Among the entries, which lines carry the string "rows"? Copy each of them.

**GIVEN ENTRIES**
>>

File: config.mk
export PLATFORM = sky130hd
export DESIGN_NAME = branch_resolve
export DESIGN_NICKNAME = d
export VERILOG_FILES = /design/src/rtl/branch_resolve.sv
export SDC_FILE = /design/constraint.sdc
export NUM_CORES = 1
export LEC_CHECK = 0
export ABC_AREA = 1
export CORE_MARGIN = 1.5
export CORE_UTILIZATION = 35
export DETAILED_ROUTE_END_ITERATION = 8
export MAX_ROUTING_LAYER = met4
export SETUP_SLACK_MARGIN = 0.2
export SLEW_MARGIN = 15
export SYNTH_ARGS = -nofsm -noshare
export SYNTH_HDL_FRONTEND = slang
export SYNTH_SLANG_ARGS = --single-unit
File: constraint.sdc
create_clock -name clk -period 4.9 [get_ports clk]
set_clock_uncertainty 0.05 [all_clocks]
set_input_delay 0.98 -clock clk [delete_from_list [all_inputs] [get_ports clk]]
set_output_delay 0.98 -clock clk [all_outputs]
set_load 0.01 [all_outputs]
File: src/rtl/branch_resolve.sv
// -----------------------------------------------------------------------------
// branch_resolve
//
// Execute-stage branch resolution. Takes the comparator's {G, equal, S}
// result plus the branch's funct3, PC, offset and fetch prediction, and
// produces a registered decision: taken, target, redirect PC, mispredict,
// misalignment and illegal-encoding flags. It also steers the comparator's
// signed/unsigned select from funct3, and keeps saturating counts of legal
// branches and of legal mispredicted branches.
//
// Ports
//   clk, rst            clock, synchronous active-high reset
//   flush               kill the held result and any input offered this cycle
//   in_valid/in_ready   upstream handshake
//   funct3, ges, pc,
//   imm, pred_taken     branch descriptor
//   cmp_sign            comparator signed-select (combinational)
//   out_valid/out_ready downstream handshake
//   out_taken, out_target, out_redirect_pc, out_mispredict,
//   out_misalign, out_illegal   registered result fields
//   branch_cnt, mispred_cnt     saturating performance counters
// -----------------------------------------------------------------------------
module branch_resolve #(
    parameter int XLEN  = 32,
    parameter int CNT_W = 16
) (
    input  logic             clk,
    input  logic             rst,
    input  logic             flush,

    input  logic             in_valid,
    output logic             in_ready,
    input  logic [2:0]       funct3,
    input  logic [2:0]       ges,
    input  logic [XLEN-1:0]  pc,
    input  logic [XLEN-1:0]  imm,
    input  logic             pred_taken,

    output logic             cmp_sign,

    output logic             out_valid,
    input  logic             out_ready,
    output logic             out_taken,
    output logic [XLEN-1:0]  out_target,
    output logic [XLEN-1:0]  out_redirect_pc,
    output logic             out_mispredict,
    output logic             out_misalign,
    output logic             out_illegal,

    output logic [CNT_W-1:0] branch_cnt,
    output logic [CNT_W-1:0] mispred_cnt
);

    // RV32I branch funct3 encodings
    localparam logic [2:0] F3_BEQ  = 3'b000;
    localparam logic [2:0] F3_BNE  = 3'b001;
    localparam logic [2:0] F3_BLT  = 3'b100;
    localparam logic [2:0] F3_BGE  = 3'b101;
    localparam logic [2:0] F3_BLTU = 3'b110;
    localparam logic [2:0] F3_BGEU = 3'b111;

    localparam int NUM_CNT = 2;

    // Comparator result fields. G is not needed: every branch condition is
    // expressible with equal and S alone.
    logic ges_equal;
    logic ges_less;
    logic unused_ges_greater;

    assign unused_ges_greater = ges[2];
    assign ges_equal          = ges[1];
    assign ges_less           = ges[0];

    // Bit 1 of funct3 separates the unsigned compares (11x) from the signed
    // ones (10x). BEQ/BNE don't care but get the same formula.
    assign cmp_sign = ~funct3[1];

    // -------------------------------------------------------------------------
    // Result computation for the branch currently offered
    // -------------------------------------------------------------------------
    logic            taken_next;
    logic            illegal_next;
    logic [XLEN-1:0] target_next;
    logic [XLEN-1:0] seq_pc_next;
    logic [XLEN-1:0] redirect_next;
    logic            mispredict_next;
    logic            misalign_next;

    always_comb begin
        taken_next   = 1'b0;
        illegal_next = 1'b0;
        case (funct3)
            F3_BEQ:           taken_next = ges_equal;
            F3_BNE:           taken_next = ~ges_equal;
            F3_BLT, F3_BLTU:  taken_next = ges_less;
            F3_BGE, F3_BGEU:  taken_next = ~ges_less;
            default:          illegal_next = 1'b1;  // 010 / 011
        endcase
    end

    // Both adds wrap modulo 2^XLEN; the carry out is intentionally dropped.
    assign target_next     = pc + imm;
    assign seq_pc_next     = pc + XLEN'(4);
    assign redirect_next   = taken_next ? target_next : seq_pc_next;
    // Illegal branches resolve not-taken, so a taken prediction still counts
    // as a mispredict on the output flag.
    assign mispredict_next = taken_next ^ pred_taken;
    assign misalign_next   = taken_next & (target_next[1:0] != 2'b00);

    // -------------------------------------------------------------------------
    // Handshake
    // -------------------------------------------------------------------------
    logic out_valid_reg;
    logic out_valid_next;
    logic accept;

    assign in_ready = ~rst & (~out_valid_reg | out_ready);
    assign accept   = in_valid & in_ready & ~flush;

    always_comb begin
        out_valid_next = out_valid_reg;
        if (flush) begin
            out_valid_next = 1'b0;
        end else if (accept) begin
            out_valid_next = 1'b1;
        end else if (out_ready) begin
            out_valid_next = 1'b0;
        end
    end

    always_ff @(posedge clk) begin
        if (rst) begin
            out_valid_reg <= 1'b0;
        end else begin
            out_valid_reg <= out_valid_next;
        end
    end

    // -------------------------------------------------------------------------
    // Result register: loads only on accept, otherwise holds, which keeps the
    // fields stable while the consumer stalls.
    // -------------------------------------------------------------------------
    logic            taken_reg;
    logic [XLEN-1:0] target_reg;
    logic [XLEN-1:0] redirect_reg;
    logic            mispredict_reg;
    logic            misalign_reg;
    logic            illegal_reg;

    always_ff @(posedge clk) begin
        if (rst) begin
            taken_reg      <= 1'b0;
            target_reg     <= '0;
            redirect_reg   <= '0;
            mispredict_reg <= 1'b0;
            misalign_reg   <= 1'b0;
            illegal_reg    <= 1'b0;
        end else if (accept) begin
            taken_reg      <= taken_next;
            target_reg     <= target_next;
            redirect_reg   <= redirect_next;
            mispredict_reg <= mispredict_next;
            misalign_reg   <= misalign_next;
            illegal_reg    <= illegal_next;
        end
    end

    assign out_valid       = out_valid_reg;
    assign out_taken       = taken_reg;
    assign out_target      = target_reg;
    assign out_redirect_pc = redirect_reg;
    assign out_mispredict  = mispredict_reg;
    assign out_misalign    = misalign_reg;
    assign out_illegal     = illegal_reg;

    // -------------------------------------------------------------------------
    // Performance counters. Slot 0 counts accepted legal branches, slot 1
    // counts the mispredicted subset. Each sticks at all-ones.
    // -------------------------------------------------------------------------
    logic [NUM_CNT-1:0]            cnt_inc;
    logic [NUM_CNT-1:0][CNT_W-1:0] cnt_val;

    assign cnt_inc[0] = accept & ~illegal_next;
    assign cnt_inc[1] = accept & ~illegal_next & mispredict_next;

    genvar gi;
    generate
        for (gi = 0; gi < NUM_CNT; gi++) begin : g_cnt
            logic [CNT_W-1:0] cnt_reg;
            logic [CNT_W-1:0] cnt_next;

            always_comb begin
                cnt_next = cnt_reg;
                if (cnt_inc[gi] && (cnt_reg != {CNT_W{1'b1}})) begin
                    cnt_next = cnt_reg + CNT_W'(1);
                end
            end

            always_ff @(posedge clk) begin
                if (rst) begin
                    cnt_reg <= '0;
                end else begin
                    cnt_reg <= cnt_next;
                end
            end

            assign cnt_val[gi] = cnt_reg;
        end
    endgenerate

    assign branch_cnt  = cnt_val[0];
    assign mispred_cnt = cnt_val[1];

endmodule

==> After elaboration in Yosys (flattened, before gate mapping) <==
Index checks and enable logic that the tools add are counted.
W data, S select, Z words.
{ "word_totals": {"register_bits": 101, "latchBits": 0, "ram_bits": 0, "rom_bits": 0, "in_bits": 76, "output_inout_bits": 103, "wordCells": 48, "n_memories": 0} }
{ "op_classes": {"addsub": 4, "mul": 0, "div_mod_pow": 0, "n_lt_le_gt_ge": 0, "n_eq_ne": 7, "shifts": 0, "mux": 5, "bitwise": 14, "n_reduce_logical": 9} }
{ "ops": {"columns": ["op", "count"], "rows": [
  ["$add A16 B1 Y16 const B", 2],
  ["$add A32 B3 Y32 const B", 1],
  ["$add A32 B32 Y32", 1],
  ["$mux W32", 1],
  ["$ne A16 B16 Y1 const B", 2],
  ["$eq A3 B3 Y1 const B", 4],
  ["$and A1 B1 Y1", 6],
  ["$not A1 Y1", 6],
  ["$reduce_or A2 Y1", 3],
  ["$reduce_or A6 Y1", 1],
  ["$pmux W1 S4", 1],
  ["$reduce_bool A2 Y1", 2],
  ["$eq A3 B1 Y1 const B", 1],
  ["$logic_not A3 Y1", 1],
  ["$mux W1", 3],
  ["$logic_and A1 B1 Y1", 2],
  ["$or A1 B1 Y1", 1],
  ["$xor A1 B1 Y1", 1]
]} }

==> Longest topological paths before layout <==
{ "depth": {"word_depth": 8, "ltp_mapped": 15, "depth_no_buf": 15} }

==> Worst setup path after synthesis <==
OpenSTA, ideal clock, no wires.
{ "synth_timing": {"kind": "input port to output port", "startpoint": "in rst", "endpoint": "out in_ready", "t_arrival_ns": 1.645, "required_time_ns": 3.870, "setup_slack_ns": 2.225, "path_stages": 3, "n_path_buf": 2, "path_cell_list": "clkbuf_1 > buf_1 > nor2_1"} }
{ "synth_via": {"elab_chain_cells": 2} }
{ "synth_rtl": {"columns": ["element", "line", "text"], "rows": [
  ["from (decl)", "28", "input logic rst,"],
  ["$not A1 Y1", "117", "assign in_ready = ~rst & (~out_valid_reg | out_ready);"],
  ["$and A1 B1 Y1", "117", null],
  ["to (decl)", "32", "output logic in_ready,"]
]} }
Every way passes these cells.

==> Worst setup path after layout <==
{ "layout_timing": {"startpoint": "in pc[0]", "endpoint": "reg redirect_reg[28] (netlist: out_redirect_pc[28])"} }
{ "layout_via": {"elab_chain_cells": 2, "word_cells_on_any_way": 3, "cone_classes": "add/sub: 2; mux: 1"} }
{ "layout_rtl": {"columns": ["element", "line", "text"], "rows": [
  ["from (decl)", "35", "input logic [XLEN-1:0] pc,"],
  ["$add A32 B3 Y32 / $add A32 B32 Y32 (equally long branches)", "103, 102", null],
  ["$mux W32 *", "104", "assign redirect_next = taken_next ? target_next : seq_pc_next;"],
  ["to (signal assigned)", "161", "redirect_reg <= redirect_next;"],
  ["to (decl)", "145", "logic [XLEN-1:0] redirect_reg;"]
]} }
Every way passes the cells marked *; elsewhere a longest branch is shown, timed or not.
A chain may end at the register's enable or synchronous reset.

==> reports/qor.yml <==
synth.yosys.warnings: 0
clockBufferDepth: 2
setup_viol: 0
post_cts_resize_count: 0
wirelength_mm: 25.6
synth-edff-count: 0
cts.sinks: 101
die_h_um: 147
antenna_found_initial: 0
synth_top_area_share_pct: 27.9
synth_cells: 1154
synth_ff_type: "dfxtp_1"
vias: 8047
grt_pass1_wl_mm: 40.3
cp_top_family: "simple AND/OR/NAND/NOR gates"
critPathRequiredTime_ns: 5.11
detail-route-antenna-nets: 0
ir_worst_vdd_uv: 152
cts_max_level: 3
synth_area_um2: 7260
netlist-cell-type-count: 45
crit_arrival_ns: 3.41
holdWs_ns: 0.420
initial_core_util_pct: 35.8
dieArea_um2: 21600
r2r_slack_ns: 2.52
fin_ws_ns: 1.70
worstPathCellList: "clkdlybuf4s50_1 -> ha_1 -> fa_1 -> nand2_1 -> nand3_1 -> nand2_1 -> o21ai_1 -> nand2_1 -> nand2_1 -> nand3_1 -> nand3_1 -> nand3_1 -> nand3_1 -> inv_1"
worstSetupStartpointType: "primary input"
synth_top_cell_by_area: "dfxtp_1"
ys_ff_latch: 101
synth_commonest_cells: "nand2_1 (310), inv_1 (165), dfxtp_1 (101), nand3_1 (89), nor2_1 (87)"
clock_latency_ns: 0.36
drt_iter0_markers: 558
worstMarginPinSlew_ns: 1.01
syn-num-nets: 1265
hold_path.class: "reg2reg"
wl_per_cell_um: 16.0
outcome: "complete, no violations"
slowest_delay_ns: 0.52
finalNetCount: 1432
cts_setup_buffers: 0
yosysMostFrequentCell: "nand2_1"
slowest_stage: "clkdlybuf4s50_1"
gp_congestion: 1.03
vias_per_cell: 5.04
overflow: 0
cts_hold_buf: 0
antenna_cells: 0
async_reset_ff_share_pct: 0
worstSetupPathType: "in2reg"
fin_crit_sh_pct: 65.4
place_ws_ns: 1.37
rows: 52
fin_util_pct: 47.3
power_density_nw_per_um2: 231
max_freq_mhz: 312
pin_count: 179
drc: 0
path_clk_slew_ns: 0.08
syn_avg_cell_area_um2: 6.29
cts_root_buf: "clkbuf_16"
leakage_uw: 0.00426
yosys-top-cells-area: "dfxtp_1 (28%), nand2_1 (16%), inv_1 (8.5%)"
critical_path.max_fanout: 4
grt_max_degree: 55
cts_buffers: 9
final.setup.tns_ns: 0
slew_headroom_pct: 32.2
crit_top_cell: "nand3_1"
rsz0062_at_grt: "no"
fillers: 2173
finalPower_uw: 2220
synthToLayoutAreaGrowth_pct: 32.2
cts_tree: "built"
final.min_clock_period_ns: 3.20
first_pass_iters: 6
finalMaxSlewViolations: 0
hpwl_mm: 20.3
max_cap_viol_count: 0
grt_usage_pct: 24.5
portBuffers: 177
endpoint_kind: "flip-flop"
hold_viol: 0
die_w_um: 147
crit_buf_inv: 2
ys_seq_area_share_pct: 27.9
drive_gt1_share_pct: 4.30
core_area_um2: 20300
grt_pass1_vias: 7548
-- final cells by class --
class / instances / area, um2 / share of cell area [%]
Tap cell: 270 / 338 / 3.52
Inverter: 175 / 657 / 6.84
Multi-Input combinational cell: 849 / 4450 / 46.3
Clock buffer: 9 / 225 / 2.35
Timing Repair Buffer: 185 / 1830 / 19.0
Clock inverter: 7 / 80.1 / 0.834
Sequential cell: 101 / 2020 / 21.1
-- layer usage --
metal	track usage, %	vias up	share of wire [%]
met5	-	-	0
met2	37.4	252	44
met3	3.04	28	5.1
met1	33.7	3669	49
met4	7.55	0	2.2
li1	-	4098	-
-- cell usage in the layout (no fill, tap or decap), types with 21 or more instances in the layout --
master           count
a21oi_1             83
clkdlybuf4s50_1    176
dfxtp_1            101
ha_1                34
inv_1              165
nand2_1            310
nand3_1             89
nor2_1              87
nor3_1              27
o21ai_0             51
o21bai_1            22
xor2_1              21
-- power breakdown --
group	total, uW	switching, uW	leakage [uW]	internal [uW]
Combinational	590	349	0.00329	240
Clock	758	354	0.000148	404
Sequential	869	18.5	0.000821	851
Total	2220	722	0.00426	1490
-- cells by family after synthesis --
logic type	Yosys count	synth area share, %
flip-flops	101	27.9
buffers and inverters	204	10.9
AO/OA/AOI/OAI	218	17.6
AND/OR/NAND/NOR	565	33.8
adder cells (fa/ha/maj)	35	6.14
XOR/XNOR	31	3.74
-- through the flow --
| stage | cell area, um2 | std cells |
|---|---|---|
| finish | 9600 | 1596 |
| detailed placement | 9290 | 1580 |
| global placement | 9290 | 1580 |
| floorplan | 7260 | 1154 |
| global route | 9600 | 1596 |
| CTS | 9600 | 1596 |
-- tightest hold or removal path: cells and delay by family (launching register included) --
| family | cells | cell delay (ns) |
|---|---|---|
| simple gates | 1 | 0.06 |
| compound gates | 1 | 0.05 |
| flops | 1 | 0.31 |
-- final timing paths --
kind	startpoint	endpoint	cells after the start
worst min-delay path	out_redirect_pc[2]	out_redirect_pc[2]	2
worst max-delay path	pc[0]	out_redirect_pc[28]	14
worst max register to register	out_valid	out_target[23]	9
worst min register to register	out_redirect_pc[2]	out_redirect_pc[2]	2
Note: power is estimated with default switching activity, not from simulation.
==> RTL edit 1, RTL diff (config.mk and constraints unchanged) <==
Set the parameter `CNT_W` to 12 (it was 16).
--- a/src/rtl/branch_resolve.sv
+++ b/src/rtl/branch_resolve.sv
@@ -22,7 +22,7 @@
 // -----------------------------------------------------------------------------
 module branch_resolve #(
     parameter int XLEN  = 32,
-    parameter int CNT_W = 16
+    parameter int CNT_W = 12
 ) (
     input  logic             clk,
     input  logic             rst,
Interface: changed (resized branch_cnt and mispred_cnt); port bits go from 179 to 171. The function was not compared with the original's and may differ.
==> RTL edit 1 against the original RTL <==
- design area fell by 4.1%
- sequential cell count is 8 lower
- power shrank 5.0%
- wire length fell by 6.1%
- non-clock buffer count decreased by 10
- setup slack worse by 0.093 ns
- sequential share of layout area is 0.83 points lower
- critical path depth fell by 10
- area after synthesis is 4.0% lower
- fmax fell by 2.8%
- final cell count decreased by 1.5%
- critical path type is now input port to output port
- highest routed layer unchanged
==> RTL edit 1: results (changes against the original RTL) <==
outcome: "complete, no violations"  # unchanged
wl_met2_um: 10600  # was 11200 um
vias_per_cell: 4.90  # was 5.04
synth.net_count: 1256  # was 1265
grt_util_all_layers_pct: 24.3  # was 24.5%
met3_length_um: 1340  # was 1310 um
synth.distinct_cells: 41  # was 45
grt_max_degree: 63  # was 55
grt_pass1_wl_um: 38000  # was 40300 um
power.leakage_uw: 0.00423  # was 0.00426 uW
core_um2: 19500  # was 20300 um2
critPathMaxFanout: 3  # was 4
arrival_ns: 2.26  # was 3.41 ns
grt_pass1_vias: 7093  # was 7548
yosys-top-cells-count: "nand2_1 (358), inv_1 (171), dfxtp_1 (93)"  # was nand2_1 (310), inv_1 (165), dfxtp_1 (101)
wl_met1_um: 11400  # was 12500 um
globalplace.congestion: 0.943  # was 1.03
netlist_top_cells_area: "dfxtp_1 (27%), nand2_1 (19%), inv_1 (9.2%)"  # was dfxtp_1 (28%), nand2_1 (16%), inv_1 (8.5%)
ys_seq_area_share_pct: 26.7  # was 27.9%
irDropWorstVdd_mv: 0.157  # was 0.152 mV
path_clk_slew_ns: 0.06  # was 0.08 ns
dp_slack_ns: 1.47  # was 1.37 ns
wire_per_inst_um: 15.3  # was 16.0 um
detailed_place_hpwl_um: 18600  # was 20300 um
drive_gt1_share_pct: 3.29  # was 4.30%
first_pass_iters: 5  # was 6
p_int_uw: 1420  # was 1490 uW
port_buffers: 169  # was 177
RTL edit 1: cell type report:
cell class / count / area [um2]
Sequential cell: 93 / 1860
Multi-Input combinational cell: 849 / 4320
Fill cell: 2113 / 10300
Inverter: 175 / 659
Clock inverter: 5 / 61.3
Tap cell: 265 / 332
Clock buffer: 10 / 229
Timing Repair Buffer: 175 / 1730
RTL edit 1: logic make-up (layout without fill, tap and decap cells):
family,Yosys count,in the layout,share of synthesized area (%)
AO/OA/AOI/OAI,207,207,16.7
buffers and inverters,203,365,11.3
XOR/XNOR,34,34,4.27
flip-flops,93,93,26.7
adder cells (fa/ha/maj),35,35,6.39
AND/OR/NAND/NOR,573,573,34.6
RTL edit 1: worst max-delay path, delay by kind of cell:
kind	cells	cell delay, ns
buffers and inverters	2	0.91
and+or+nand+nor	2	0.37
RTL edit 1: worst paths after layout:
path	startpoint	endpoint	slack [ns]	cells after the start
worst min-delay path	out_redirect_pc[3]	out_redirect_pc[3]	0.41	2
worst max-delay path	out_ready	in_ready	1.61	4
worst max register to register	out_valid	out_redirect_pc[13]	2.64	9
worst min register to register	out_redirect_pc[3]	out_redirect_pc[3]	0.41	2
RTL edit 1: per-stage QoR:
stage | power [uW] | std cells | area [um2]
after floorplan | 1160 | 1145 | 6970
after global placement | 1410 | 1557 | 8910
after detailed placement | 1410 | 1557 | 8910
after CTS | 2130 | 1572 | 9200
after global routing | 2230 | 1572 | 9200
final | 2110 | 1572 | 9200
RTL edit 1: power groups by stage:
stage	clock (uW)	combinational (uW)	sequential, uW
3_3_place_gp	0	585	821
6_report	712	591	804
4_1_cts	736	589	804
3_5_place_dp	0	586	821
2_1_floorplan	0	324	833
5_1_grt	762	658	807
RTL edit 1: metal layers:
metal | GRT usage (%) | vias up
met1 | 31.9 | 3455
li1 | - | 3980
met2 | 38.8 | 229
met3 | 2.75 | 35
met5 | - | -
met4 | 8.32 | 0
==> RTL edit 2, RTL diff (same settings) <==
Without the edit above. Register the outputs `branch_cnt` and `mispred_cnt`, with the module's reset; this adds one clock of latency there. The other outputs are not delayed to match.
--- a/src/rtl/branch_resolve.sv
+++ b/src/rtl/branch_resolve.sv
@@ -208,8 +208,15 @@
         end
     endgenerate
 
-    assign branch_cnt  = cnt_val[0];
-    assign mispred_cnt = cnt_val[1];
+    always_ff @(posedge clk) begin
+        if (rst) begin
+            branch_cnt  <= '0;
+            mispred_cnt <= '0;
+        end else begin
+            branch_cnt  <= cnt_val[0];
+            mispred_cnt <= cnt_val[1];
+        end
+    end
 
 endmodule
 
Check against the original RTL: not equivalent (Yosys sat finds a counterexample within 4 cycles, from zero or initial values and one cycle with rst high).
==> RTL edit 2 against the original RTL <==
- non-clock buffer count grew 2
- final cell count grew 8.8%
- design area grew 13%
- combinational power grew 2%
- sequential cell count grew 32
- wire length grew 6.4%
- largest cell class unchanged
- area after synthesis grew 12%
- power grew 37%
- setup slack gained 0.061 ns
- count of clock-buffer cells in the layout grew 8
- sequential power grew 30%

<<

**RESULT FOR THIS EXERCISE**
{ "ops": {"columns": ["op", "count"], "rows": [
{ "synth_rtl": {"columns": ["element", "line", "text"], "rows": [
{ "layout_rtl": {"columns": ["element", "line", "text"], "rows": [
rows: 52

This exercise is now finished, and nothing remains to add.